CRISPR/Cas9 technology has led to a “homing gene drive system” based on a specific Drosophila suzukii gene called doublesex that can suppress populations of D. suzukii vinegar flies – the “spotted-wing Drosophila” that devastate soft-skinned fruit in North America, Europe and parts of South America.

Even if further testing validates it, there will be a tough time getting it through the current US regulatory system. CRISPR stands for “clustered regularly interspaced short palindromic repeats” and Cas9 is an enzyme that performs like molecular scissors to cut DNA. CRISPR systems are derived from bacterial immune systems that recognize and destroy viruses and other invaders, and are being developed as solutions to problems in human, plant and animal health, among other uses.  Yet environmentalists and their political in the current administration call everything created after 1950 a "GMO" and raise money promising to block it.

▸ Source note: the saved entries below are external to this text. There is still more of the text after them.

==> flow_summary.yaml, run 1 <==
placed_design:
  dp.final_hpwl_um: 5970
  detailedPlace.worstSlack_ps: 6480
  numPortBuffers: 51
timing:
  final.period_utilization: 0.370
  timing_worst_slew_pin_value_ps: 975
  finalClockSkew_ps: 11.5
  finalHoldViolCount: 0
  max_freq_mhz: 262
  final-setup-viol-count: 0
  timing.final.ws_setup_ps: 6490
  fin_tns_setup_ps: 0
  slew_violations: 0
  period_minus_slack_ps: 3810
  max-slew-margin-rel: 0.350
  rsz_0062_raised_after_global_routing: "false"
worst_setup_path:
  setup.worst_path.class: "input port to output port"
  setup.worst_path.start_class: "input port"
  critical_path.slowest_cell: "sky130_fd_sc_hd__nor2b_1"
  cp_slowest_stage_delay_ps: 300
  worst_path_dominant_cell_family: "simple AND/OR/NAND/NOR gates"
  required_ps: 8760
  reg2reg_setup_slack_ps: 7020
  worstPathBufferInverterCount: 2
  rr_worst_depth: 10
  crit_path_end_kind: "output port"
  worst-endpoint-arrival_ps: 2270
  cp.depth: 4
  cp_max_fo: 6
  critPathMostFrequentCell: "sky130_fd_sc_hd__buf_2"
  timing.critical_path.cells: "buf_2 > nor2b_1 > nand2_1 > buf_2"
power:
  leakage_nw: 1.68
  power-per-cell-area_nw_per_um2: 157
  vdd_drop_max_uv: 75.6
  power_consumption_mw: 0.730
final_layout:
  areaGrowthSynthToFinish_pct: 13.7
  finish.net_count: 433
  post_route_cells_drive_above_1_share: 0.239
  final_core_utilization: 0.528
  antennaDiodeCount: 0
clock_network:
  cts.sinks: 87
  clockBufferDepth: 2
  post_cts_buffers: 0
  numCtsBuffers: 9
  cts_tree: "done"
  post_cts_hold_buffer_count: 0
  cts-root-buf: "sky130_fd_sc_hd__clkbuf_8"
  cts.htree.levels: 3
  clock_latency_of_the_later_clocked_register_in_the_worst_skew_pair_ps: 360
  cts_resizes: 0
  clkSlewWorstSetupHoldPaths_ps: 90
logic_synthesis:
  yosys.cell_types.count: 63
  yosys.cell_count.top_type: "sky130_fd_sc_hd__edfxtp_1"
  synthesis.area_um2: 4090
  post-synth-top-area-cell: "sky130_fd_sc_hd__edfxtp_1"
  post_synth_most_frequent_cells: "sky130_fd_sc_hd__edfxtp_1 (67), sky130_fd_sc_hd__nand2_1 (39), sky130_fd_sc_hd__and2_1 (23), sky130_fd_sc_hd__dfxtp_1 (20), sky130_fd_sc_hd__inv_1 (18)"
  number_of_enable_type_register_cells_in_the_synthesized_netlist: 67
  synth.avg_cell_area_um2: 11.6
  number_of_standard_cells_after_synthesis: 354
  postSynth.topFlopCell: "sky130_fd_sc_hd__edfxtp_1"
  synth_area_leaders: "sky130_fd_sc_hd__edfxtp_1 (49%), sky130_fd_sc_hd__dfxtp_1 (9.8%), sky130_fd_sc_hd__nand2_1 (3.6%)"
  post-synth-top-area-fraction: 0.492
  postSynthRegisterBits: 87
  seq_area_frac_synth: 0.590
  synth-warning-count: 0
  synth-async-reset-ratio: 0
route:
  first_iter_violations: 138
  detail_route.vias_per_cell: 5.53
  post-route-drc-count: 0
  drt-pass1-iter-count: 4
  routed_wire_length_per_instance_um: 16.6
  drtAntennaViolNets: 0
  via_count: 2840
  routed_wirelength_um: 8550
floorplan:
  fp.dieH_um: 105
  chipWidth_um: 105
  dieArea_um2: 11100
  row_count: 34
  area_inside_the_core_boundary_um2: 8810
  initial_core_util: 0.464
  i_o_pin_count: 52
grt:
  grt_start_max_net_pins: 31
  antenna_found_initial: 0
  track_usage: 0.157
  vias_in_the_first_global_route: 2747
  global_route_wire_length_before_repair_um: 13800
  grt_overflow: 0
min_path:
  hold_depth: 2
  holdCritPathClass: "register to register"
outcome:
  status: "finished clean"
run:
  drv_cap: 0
`config.mk`:
```
export PLATFORM = sky130hd
export DESIGN_NAME = unique_job_fifo
export DESIGN_NICKNAME = d
export VERILOG_FILES = /design/src/hdl/ujf_pkg.sv /design/src/hdl/ujf_cell.sv /design/src/hdl/unique_job_fifo.sv
export SDC_FILE = /design/constraint.sdc
export NUM_CORES = 1
export LEC_CHECK = 0
export BUFFER_PORTS_ARGS = -buffer_cell sky130_fd_sc_hd__buf_2
export CAP_MARGIN = 10
export CORE_ASPECT_RATIO = 1.75
export CORE_MARGIN = 2
export CORE_UTILIZATION = 25
export DETAILED_ROUTE_END_ITERATION = 12
export PLACE_DENSITY = 0.42
export SLEW_MARGIN = 10
export SYNTH_ARGS = -nofsm -noshare
export SYNTH_HDL_FRONTEND = slang
export SYNTH_SLANG_ARGS = --single-unit
```
`constraint.sdc`:
```
create_clock -name clk -period 14.24 [get_ports clk]
set_input_delay 1.424 -clock clk [delete_from_list [all_inputs] [get_ports clk]]
set_output_delay 1.424 -clock clk [all_outputs]
set_load 0.05 [all_outputs]
```
===== src/hdl/belr_ctrl.sv =====
// ----------------------------------------------------------------------------
// belr_ctrl
// Sequencer: accepts an item, runs its step, walks stack pops and reloads the top of stack.
// ----------------------------------------------------------------------------
module belr_ctrl (
	input  logic                clk,
	input  logic                arst_n,
	input  logic                s_tvalid,
	output logic                s_tready,
	input  belr_pkg::belr_sts_t sts,
	output belr_pkg::belr_cmd_t cmd
);
	import belr_pkg::*;

	typedef enum logic [5:0] {
		ST_IDLE    = 6'b000001,
		ST_EXEC    = 6'b000010,
		ST_POP_CHK = 6'b000100,
		ST_POP_LD  = 6'b001000,
		ST_PDI_OUT = 6'b010000,
		ST_REFILL  = 6'b100000
	} state_t;

	state_t state_q, state_nx;
	logic   pop_last_q;

	always_comb begin
		state_nx = state_q;
		cmd      = '0;
		s_tready = 1'b0;
		unique case (state_q)
			ST_IDLE: begin
				s_tready = 1'b1;
				if (s_tvalid) begin
					cmd.load_in = 1'b1;
					state_nx    = ST_EXEC;
				end
			end
			ST_EXEC: begin
				if (sts.out_free) begin
					cmd.exec = 1'b1;
					if (sts.pdi_pop) begin
						state_nx = ST_POP_CHK;
					end else if (sts.refill) begin
						state_nx = ST_REFILL;
					end else begin
						state_nx = ST_IDLE;
					end
				end
			end
			ST_POP_CHK: begin
				if (sts.cnt_gt1) begin
					cmd.pop_step = 1'b1;
					state_nx     = ST_POP_LD;
				end else begin
					state_nx = ST_PDI_OUT;
				end
			end
			ST_POP_LD: begin
				cmd.load_top = 1'b1;
				state_nx     = pop_last_q ? ST_PDI_OUT : ST_POP_CHK;
			end
			ST_PDI_OUT: begin
				if (sts.out_free) begin
					cmd.pdi_out = 1'b1;
					state_nx    = ST_IDLE;
				end
			end
			ST_REFILL: begin
				cmd.load_top = 1'b1;
				state_nx     = ST_IDLE;
			end
			default: begin
				state_nx = ST_IDLE;
			end
		endcase
	end

	always_ff @(posedge clk or negedge arst_n) begin
		if (!arst_n) begin
			state_q    <= ST_IDLE;
			pop_last_q <= 1'b0;
		end else begin
			state_q <= state_nx;
			if (cmd.pop_step) begin
				pop_last_q <= sts.top_iso;
			end
		end
	end

endmodule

Researchers used a florescent protein to mark the genetic changes to spotted-wing Drosophila. 
Credit: Max Scott, NC State University


Even products that would greatly improve the environment, like targeting the doublesex gene resulting in female sterility in numerous experiments. Gene drives can preferentially select, change or delete particular traits or characteristics and “drive” those edits through future generations, resulting in a sometimes far greater than 50% chance of passing those changes to progeny, which means no need to continue to buy new technology - one of the ways activists are critical of GMOs. Yet if it can be inherited, there are protests about that also.

The hurdles for CRISPR products, just like with nuclear power and cell phones, is that people who are gullible enough to believe that organic food is healthier and that post-World War II weedkillers cause cancer have the lawyers. 

The science looks solid. They used a fluorescent red protein to mark the presence of the CRISPR/Cas9 genetic change to the fly’s genome. The gene drive systems transmitted that fluorescent protein to 94-99% of progeny, the paper reports. Mathematical modeling predicted how efficiently the gene drive system would suppress a given D. suzukii population in laboratory cages. The modeling showed that releasing just one modified fly for every four “wild” flies – those not genetically modified – could tank fly populations within approximately eight to 10 generations.

Next steps include contained trial experiments in cages in an NC State greenhouse.